Ever since Artificial Intelligence became a thing, it's been more or less the Wild West of AI product development (read 90% of products just prompt ChatGPT) over the past year. The European Union has taken the first steps to introduce legislation in hopes that the Yee-Haw age of AI Cowboys will slow down, at the same time, praying it'll not over regulate and scare off investment in the field.

Optimisation or Innovation?

When we look at translation industry, the amount of innovation in terms of AI products is much more tame. We see a lot of process automation, but that's not really new, is it? AI replacing translators? Not for the foreseeable future. We see much more optimisation than we see innovation. My guess is that it is due to the fact that creating bilingual AI models is that much harder. There are a lot (and I mean A LOT) of translation assistants embedded in TMS offerings for a hefty price. Is it a wise investment from the buyer side, you be the judge. Companies love to call them innovations, but are they really?

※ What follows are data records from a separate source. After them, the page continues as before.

**config.mk**
```make
export PLATFORM = sky130hd
export DESIGN_NAME = relative_branch_bitset_exec
export DESIGN_NICKNAME = d
export VERILOG_FILES = /design/src/shared/rbb_pkg.sv /design/src/rtl/relative_branch_bitset_exec.sv
export VERILOG_INCLUDE_DIRS = /design/src /design/src/shared
export SDC_FILE = /design/constraint.sdc
export NUM_CORES = 1
export LEC_CHECK = 0
export ABC_CLOCK_PERIOD_IN_PS = 8500
export BUFFER_PORTS_ARGS = -buffer_cell sky130_fd_sc_hd__buf_2
export CAP_MARGIN = 20
export CORE_UTILIZATION = 25
export DETAILED_ROUTE_END_ITERATION = 8
export MAX_ROUTING_LAYER = met4
export SYNTH_ARGS = -nofsm -noshare
export SYNTH_HDL_FRONTEND = slang
export SYNTH_SLANG_ARGS = --single-unit
```
**constraint.sdc**
```tcl
create_clock -name clk_in -period 8.5 [get_ports clk_in]
set_clock_uncertainty 0.15 [all_clocks]
set_input_delay 0.425 -clock clk_in [delete_from_list [all_inputs] [get_ports clk_in]]
set_output_delay 0.425 -clock clk_in [all_outputs]
set_load 0.05 [all_outputs]
```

For AI to work as we've dreamed it would, we need a lot more context points. So when we think about AI innovation in localisation we often think awareness. How can we make it more aware of the content surrounding the piece we're trying to translate? A very interesting LangOps concept is a knowledge graph. It has been around for a while but made bilingual by Coreon . You can read more about it here.

Recent discussions with localisation specialists in a number of software development companies, pointed to a pressing issue. Post-localisation QA and implementation is a huge time and money investment to get it right. Now, imagine that every translator you employ also knows code. Close to impossible right? Instead, how about we explore the abilities of AI translation models to become more code-aware?

How can a custom AI model become code aware?

So our team at Native Localization got to work on concepts of how to make it happen. It is worth mentioning that our approach is to go small in the first place, meaning that we create seperate and secure branches of AI models and individually train them on data provided by the client. That allows us to pinpoint the model to be a lot less general and a lot more client and service specific.

When it comes to teaching code to the AI, we landed on three approaches, all of which supplement the MVLP model we use as our main basis for initial localisation deployment.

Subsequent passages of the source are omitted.